4. Luka

234 32 9
                                    

“Hinata?” Kini giliran Naruto yang terbelalak. Dia tak menyangka gadis imut berambut pendek di depannya ini adalah istrinya. Naruto tak percaya kalau Hinata sudah tumbuh dewasa. Terakhir dia melihatnya adalah sepuluh tahun yang lalu. Setelah itu, dia tak pernah lagi mencari tahu bagaimana pertumbuhannya.

Naruto hanya rutin menanyakan keadaan Hinata melalui kepala pelayan. Dia tidak pernah mencari tahu sendiri atau menemuinya. Naruto selalu sibuk dengan pekerjaannya, sehingga tidak punya waktu untuk hal-hal sepele seperti memeriksa kondisi Hinata secara langsung.

Melihat diamnya Naruto, jantung Hinata berdetak kian kencang. Dia yang gugup dan bingung pun memberanikan diri berkata, “Maaf, aku tidak sengaja. Aku ….”

Naruto yang merasa terganggu oleh perkataan gadis itu pun menjeling, menatap sinis Hinata yang tertunduk, memotong ucapannya. “Tidak sengaja? Kamu bisa membunuh seseorang dengan cara berkendara seperti itu.”

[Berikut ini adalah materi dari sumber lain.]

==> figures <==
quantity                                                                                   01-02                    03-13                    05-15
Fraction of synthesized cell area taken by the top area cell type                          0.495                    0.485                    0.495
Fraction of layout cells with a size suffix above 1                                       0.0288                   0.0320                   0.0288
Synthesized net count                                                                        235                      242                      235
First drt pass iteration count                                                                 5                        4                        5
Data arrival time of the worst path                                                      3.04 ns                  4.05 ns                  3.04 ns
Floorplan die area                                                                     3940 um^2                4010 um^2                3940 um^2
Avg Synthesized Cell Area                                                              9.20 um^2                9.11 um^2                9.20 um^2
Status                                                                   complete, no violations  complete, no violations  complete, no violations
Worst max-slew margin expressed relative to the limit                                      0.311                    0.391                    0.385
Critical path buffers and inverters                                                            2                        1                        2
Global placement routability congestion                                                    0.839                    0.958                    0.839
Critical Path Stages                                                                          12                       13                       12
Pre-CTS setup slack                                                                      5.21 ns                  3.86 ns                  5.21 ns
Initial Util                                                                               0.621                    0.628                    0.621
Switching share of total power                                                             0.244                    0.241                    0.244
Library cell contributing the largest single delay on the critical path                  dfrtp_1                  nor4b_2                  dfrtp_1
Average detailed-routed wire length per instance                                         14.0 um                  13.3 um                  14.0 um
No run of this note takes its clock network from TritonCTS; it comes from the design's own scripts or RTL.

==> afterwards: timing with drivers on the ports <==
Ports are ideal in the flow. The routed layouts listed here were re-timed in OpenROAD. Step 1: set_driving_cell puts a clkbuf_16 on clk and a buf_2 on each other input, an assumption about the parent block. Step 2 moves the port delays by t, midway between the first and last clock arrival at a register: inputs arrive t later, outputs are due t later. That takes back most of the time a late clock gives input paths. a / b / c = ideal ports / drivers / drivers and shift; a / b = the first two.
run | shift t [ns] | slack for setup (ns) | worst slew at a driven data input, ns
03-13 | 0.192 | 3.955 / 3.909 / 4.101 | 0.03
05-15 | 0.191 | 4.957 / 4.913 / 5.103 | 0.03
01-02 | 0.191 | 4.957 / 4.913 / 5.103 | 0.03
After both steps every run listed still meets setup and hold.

Hinata berdiri dengan cemas. “Aku benar-benar minta maaf. Aku sangat lelah dan kehilangan fokus,” kelitnya.

Naruto melirik Hinata skeptis, membalasnya dengan manipulatif. "Lelah? Kamu pikir lelah memberimu alasan untuk ceroboh? Kamu bukan satu-satunya yang lelah di sini.”

Hinata tersentak dan bingung, tetapi berusaha tenang. "Aku mengerti. Aku akan lebih berhati-hati,” 

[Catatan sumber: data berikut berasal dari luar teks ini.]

Background: an optimization exercise with open tools, aiming at small area. Do not read the settings as production practice.
The RTL was checked by simulation tests, not by an equivalence proof against the original design.
Power figures rest on the tool's default switching activity, not on a simulated workload.

--- design/flow/design.v ---
`timescale 1ns / 1ps
module tresholding #
(
    parameter ADC_WIDTH = 14
)
(
    input                                   clk,
    input                                   rst,
    input  signed [ADC_WIDTH-1:0]           detail_level,
    input  [31:0]                           gpio_cfg,
    input  [31:0]                           gpio_cfg_2,
    input  [27:0]                           multresult,
    output [ADC_WIDTH-1:0]                  threshold_detail_level,
    output [ADC_WIDTH-1:0]                  median_out,
    output [ADC_WIDTH-1:0]                  threshold_out_dbg,
    output [5:0]                            universal_threshold_constant_level_1,
    output [5:0]                            universal_threshold_constant_level_2,
    output [31:0]                           window_len,
    output                                  window_len_valid,
    output                                  denoise_lvl_1,
    output                                  denoise_lvl_2,
    output                                  reconsruct_lvl_2
);
    wire [16:0] window_size_cfg = gpio_cfg_2[16:0];
    wire        soft_or_hard    = gpio_cfg[31];
    wire        one_time_lock   = gpio_cfg[17];
    wire        release_median  = gpio_cfg[18];
    wire        denoised_en     = gpio_cfg[14];
    assign universal_threshold_constant_level_1 = gpio_cfg[30:25];
    assign universal_threshold_constant_level_2 = gpio_cfg[24:19];
    assign denoise_lvl_1    = gpio_cfg[14];
    assign denoise_lvl_2    = gpio_cfg[15];
    assign reconsruct_lvl_2 = gpio_cfg[16];
    assign window_len       = {15'd0, window_size_cfg};
    assign window_len_valid = 1'b1;
    assign threshold_out_dbg = multresult[17:4];
    wire [13:0] dabs = detail_level[13] ? (14'd0 - detail_level) : detail_level;
    reg  [7:0]  ge;         
    reg         bs_ge;      
    wire [10:0] bs_median_nx;
    reg  [10:0] bs_median;
    always @(posedge clk) begin
        ge[0] <= |dabs[13:3];
        ge[1] <= |dabs[13:4];
        ge[2] <= |dabs[13:5];
        ge[3] <= |dabs[13:6];
        ge[4] <= |dabs[13:7];
        ge[5] <= |dabs[13:8];
        ge[6] <= |dabs[13:9];
        ge[7] <= |dabs[13:10];
        bs_ge <= dabs >= {3'd0, bs_median_nx};
    end
    reg  [16:0] rst_cnt;
    wire        wend = (rst_cnt == 17'd0);
    reg         ms_not_first;
    reg  [4:0]  vpipe;       
    always @(posedge clk) begin
        if (rst)
            rst_cnt <= 17'd0;
        else if (wend | ~denoised_en)
            rst_cnt <= window_size_cfg;
        else
            rst_cnt <= rst_cnt - 17'd1;
    end
    always @(posedge clk) begin
        if (rst) begin
            ms_not_first <= 1'b0;
            vpipe        <= 5'd0;
        end else begin
            ms_not_first <= 1'b1;
            vpipe        <= {vpipe[3:0], ms_not_first & wend};
        end
    end
    reg  [17:0] cnt_all;
    reg  [17:0] cnt_ge [0:7];
    reg  [2:0]  y_all;           
    reg  [1:0]  y_ge [0:7];
    reg  [7:0]  a_or_b;
    reg  [2:0]  ph;              
    reg         cancel;          
    reg  [17:0] run_min;
    reg  [2:0]  run_idx;
    wire        young  = (y_all != 3'd4);
    wire        frozen = (ph == 3'd1) || (ph == 3'd2) || (ph == 3'd3);
    wire        start_long = (ph == 3'd0) & wend & ~young;
    wire        cnt_clr = ~frozen & wend & young;
    wire        cnt_en  = ~frozen & ~wend;
    wire [2:0]  y_all_nx = wend ? 3'd0 : ((y_all == 3'd4) ? 3'd4 : y_all + 3'd1);
    wire [1:0]  y_ge_nx [0:7];
    wire [7:0]  smid;
    wire [7:0]  sa_nx;
    genvar k;
    generate
        for (k = 0; k < 8; k = k + 1) begin : srch
            assign sa_nx[k] = {y_ge[k], 1'b0} >= y_all;
            assign smid[k] = (y_all[1:0] == 2'd2) ? (y_ge[k] == 2'd1) :
                             (y_all[1:0] == 2'd3) ? (y_ge[k] == 2'd1 || y_ge[k] == 2'd2) : 1'b1;
            assign y_ge_nx[k] = wend ? 2'd0 : y_ge[k] + {1'd0, ge[k]};
            always @(posedge clk) begin
                y_ge[k] <= y_ge_nx[k];
                if (ph == 3'd3)
                    cnt_ge[k] <= {16'd0, y_ge_nx[k]};
                else if (cnt_clr)
                    cnt_ge[k] <= 18'd0;
                else
                    cnt_ge[k] <= cnt_ge[k] + {17'd0, ge[k] & cnt_en};
            end
        end
    endgenerate
    always @(posedge clk) begin
        y_all <= y_all_nx;
        if (ph == 3'd3)
            cnt_all <= {15'd0, y_all_nx};
        else if (cnt_clr)
            cnt_all <= 18'd0;
        else
            cnt_all <= cnt_all + {17'd0, cnt_en};
    end
    always @(posedge clk) begin
        if (rst)
            ph <= 3'd0;
        else if (ph == 3'd0)
            ph <= start_long ? 3'd1 : 3'd0;
        else
            ph <= (ph == 3'd4) ? 3'd0 : ph + 3'd1;
    end
    reg  [17:0] lb0, lb1;
    always @(*) begin
        case (ph[1:0])
            2'd0:    begin lb0 = cnt_ge[0]; lb1 = cnt_ge[1]; end
            2'd1:    begin lb0 = cnt_ge[2]; lb1 = cnt_ge[3]; end
            2'd2:    begin lb0 = cnt_ge[4]; lb1 = cnt_ge[5]; end
            default: begin lb0 = cnt_ge[6]; lb1 = cnt_ge[7]; end
        endcase
    end
    wire [19:0] lu0 = {1'b0, lb0, 1'b0} - {2'b0, cnt_all};
    wire [19:0] lu1 = {1'b0, lb1, 1'b0} - {2'b0, cnt_all};
    wire [17:0] lv0 = cnt_all - {lb0[16:0], 1'b0};
    wire [17:0] lv1 = cnt_all - {lb1[16:0], 1'b0};
    wire        lw0 = lb0 > cnt_all;
    wire        lw1 = lb1 > cnt_all;
    wire        la0 = lw0 ? (~lu0[19] & lu0[18]) : ~lu0[19];
    wire        la1 = lw1 ? (~lu1[19] & lu1[18]) : ~lu1[19];
    wire [17:0] ld0 = la0 ? lu0[17:0] : lv0;
    wire [17:0] ld1 = la1 ? lu1[17:0] : lv1;
    wire        lc  = ld0 <= ld1;
    wire [17:0] lpd = lc ? ld0 : ld1;
    wire [2:0]  lpi = {ph[1:0], ~lc};
    wire        lt0 = ld0 < run_min;
    wire        lt1 = ld1 < run_min;
    wire        upd = (ph == 3'd0) | (lc ? lt0 : lt1);
    always @(posedge clk) begin
        if (upd) begin
            run_min <= lpd;
            run_idx <= lpi;
        end
    end
    always @(posedge clk) begin
        if (ph == 3'd0)
            cancel <= 1'b0;
        else if (wend)
            cancel <= 1'b1;
    end
    always @(posedge clk) begin
        if (start_long || (frozen && !cancel)) begin
            a_or_b[{ph[1:0], 1'b0}] <= la0;
            a_or_b[{ph[1:0], 1'b1}] <= la1;
        end
        if (wend && young)
            a_or_b <= sa_nx;
    end
    reg  [2:0]  i30;
    always @(*) begin
        casez (smid)
            8'b???????1: i30 = 3'd0;
            8'b??????10: i30 = 3'd1;
            8'b?????100: i30 = 3'd2;
            8'b????1000: i30 = 3'd3;
            8'b???10000: i30 = 3'd4;
            8'b??100000: i30 = 3'd5;
            8'b?1000000: i30 = 3'd6;
            8'b10000000: i30 = 3'd7;
            default:     i30 = 3'd0;
        endcase
    end
    wire        min_le1 = |smid;
    reg  [3:0]  pd1, pd2, pd3, pd4, pd5;
    always @(posedge clk) begin
        pd1 <= {i30, min_le1};
        pd2 <= pd1;
        pd3 <= pd2;
        pd4 <= pd3;
        pd5 <= (ph == 3'd4) ? {run_idx, run_min[13:1] == 13'd0} : pd4;
    end
    wire        min_valid = vpipe[4];
    wire [2:0]  min_index = pd5[3:1];
    wire        min_flag  = pd5[0];
    localparam IDLE = 2'd0, CAL1 = 2'd1, CAL2 = 2'd2, CAVG = 2'd3;
    reg  [1:0]  state;
    reg         lock_median;
    reg         lock_median_s1;
    reg  [2:0]  sidx;           
    reg         sa;             
    reg         reset_median;
    reg         bs_not_first;
    reg         iter_nz;
    reg  [3:0]  rcode;          
    reg  [10:0] flow;           
    reg  [13:0] bsd;            
    reg         bsa;            
    reg         mm_flag;        
    reg  [13:0] prev_bsd;
    reg  [10:0] med;
    wire        go = min_valid & ~lock_median & (state == IDLE);
    wire [10:0] smi = 11'd8 << sidx;
    wire        reset_bs = (state == CAVG) & ~lock_median;
    wire [10:0] half_rng = (rcode == 4'd0) ? 11'd0 : (11'd1 << (rcode - 4'd1));
    wire [10:0] mid = flow | half_rng;
    assign bs_median_nx = rst ? 11'd0 : (reset_bs ? mid : bs_median);
    always @(posedge clk) begin
        if (rst)
            state <= IDLE;
        else case (state)
            IDLE: if (go) state <= CAL1;
            CAL1: state <= CAL2;
            CAL2: state <= CAVG;
            default: state <= IDLE;
        endcase
    end
    always @(posedge clk) begin
        if (min_valid)
            sidx <= min_index;
        if (go)
            sa <= a_or_b[min_index];
    end
    always @(posedge clk) begin
        if (rst)
            reset_median <= 1'b0;
        else if (min_valid & iter_nz) begin
            if (state == CAL1)
                reset_median <= 1'b0;
            if ((state == IDLE) && (sidx != min_index))
                reset_median <= 1'b1;
        end
    end
    always @(posedge clk) begin
        if (state == CAL1) begin
            if (~reset_median & bs_not_first) begin
                iter_nz <= 1'b1;
                rcode   <= rcode - 4'd1;
                if (bsa)
                    flow <= bs_median;
            end else begin
                iter_nz <= 1'b0;
                rcode   <= {1'b0, sidx} + 4'd2 + {3'd0, sa};
                flow    <= (sa ? 11'd8 : 11'd4) << sidx;
            end
        end
        if (rst)
            iter_nz <= 1'b0;
    end
    always @(posedge clk) begin
        if (rst)
            bs_not_first <= 1'b0;
        else if (state == CAL1)
            bs_not_first <= 1'b1;
    end
    reg  [17:0] bs_big, bs_sml;
    wire        bs_clr = min_valid | reset_bs;
    wire        bsa_nx = bs_big >= bs_sml;
    wire [17:0] bsd_nx = bsa_nx ? (bs_big - bs_sml) : (bs_sml - bs_big);
    always @(posedge clk) begin
        if (rst | bs_clr) begin
            bs_big <= 18'd0;
            bs_sml <= 18'd0;
        end else if (bs_ge)
            bs_big <= bs_big + 18'd1;
        else
            bs_sml <= bs_sml + 18'd1;
    end
    always @(posedge clk) begin
        if (go) begin
            bsd     <= bsd_nx[13:0];
            bsa     <= bsa_nx;
            mm_flag <= min_flag;
        end
    end
    always @(posedge clk) begin
        if (state == CAL1) begin
            if (reset_median | ~bs_not_first) begin
                med      <= smi;
                prev_bsd <= {3'd0, smi};
            end
        end
        if (state == CAL2) begin
            if ((iter_nz && bsd == 14'd0) || bsd == 14'd1) begin
                lock_median <= 1'b1;
                med         <= bs_median;
            end else if (mm_flag) begin
                lock_median <= 1'b1;
                med         <= smi;
            end else if (rcode == 4'd0) begin
                lock_median <= 1'b1;
            end else if (iter_nz && !(prev_bsd < bsd)) begin
                med      <= bs_median;
                prev_bsd <= bsd;
            end
        end
        if (rst) begin
            lock_median <= 1'b0;
            med         <= 11'd0;
        end
    end
    always @(posedge clk) begin
        if (rst)
            lock_median_s1 <= 1'b0;
        else
            lock_median_s1 <= lock_median;
        bs_median <= bs_median_nx;
    end
    assign median_out = {3'd0, med};
    wire lock_median_posedge = lock_median & ~lock_median_s1;
    reg         lock_threshold;
    reg  [13:0] thr_pos;
    always @(posedge clk) begin
        if (rst)
            lock_threshold <= 1'b0;
        else if (lock_median_posedge && one_time_lock)
            lock_threshold <= 1'b1;
        else if (release_median)
            lock_threshold <= 1'b0;
    end
    always @(posedge clk) begin
        if (~lock_threshold)
            thr_pos <= multresult[17:4];
    end
    reg  [13:0] soft_r, hard_r, thr_out;
    wire        dneg = detail_level[13];
    wire [14:0] thr_x = {thr_pos[13], thr_pos} ^ {15{~dneg}};
    wire [14:0] tsum  = {detail_level[13], detail_level} + thr_x + {14'd0, ~dneg};
    wire        tsum_lo0 = (tsum[13:0] == 14'd0);
    wire        p_min = (thr_pos == 14'h2000);
    wire        pass = dneg ? (tsum_lo0 | (tsum[14] & ~p_min)) : ~tsum[14];
    always @(posedge clk) begin
        soft_r  <= pass ? tsum[13:0] : 14'd0;
        hard_r  <= pass ? detail_level : 14'd0;
        thr_out <= soft_or_hard ? soft_r : hard_r;
    end
    assign threshold_detail_level = thr_out;
endmodule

Naruto menghela napas dengan frustrasi. "Baiklah. Sekarang pergilah."

Hinata meraih sepeda listriknya, bersiap untuk pergi, tetapi dia lantas mengaduh kala sikut tangannya menyengatkan nyeri. Hinata mengecek lukanya. Dia meringis kesakitan saat mendapati luka lecet di salah satu sikutnya.

“Dan pastikan semua luka-lukamu diobati. Saya tidak mau ada masalah kesehatan di rumah ini,” ketus Naruto saat melihat luka di tubuh Hinata.

Sesampainya di paviliun tempat tinggalnya, Hinata merebahkan tubuhnya ke tempat tidur. Dia merasa lelah, dan suasana hatinya makin buruk setelah mendapat teguran dari Naruto. Namun, dia berusaha tetap tegar dan mencari sisi positif dari situasi tersebut. 

Benar! Ini pertama kalinya dia bertatap muka langsung dengan Naruto setelah selama ini hanya bisa memandangnya dari kejauhan. Meskipun pria itu selalu memperlihatkan sisi dingin dan sarkastik, Hinata tidak kehilangan ketertarikan sama sekali. Gadis itu sudah terlanjur menyukainya.

“Om Jangkung ganteng banget,” jerit Hinata tertahan sambil membekap mulutnya dengan bantal. Pria dewasa itu benar-benar tipenya, terutama karena tingginya. Dia berharap bisa memiliki keturunan seperti Naruto dan menghentikan garis pendek dalam keluarganya. Hinata bermimpi untuk memperbaiki keturunan agar tidak ada lagi istilah pendek atau kate yang menempel pada anak cucu keluarga Hyuuga.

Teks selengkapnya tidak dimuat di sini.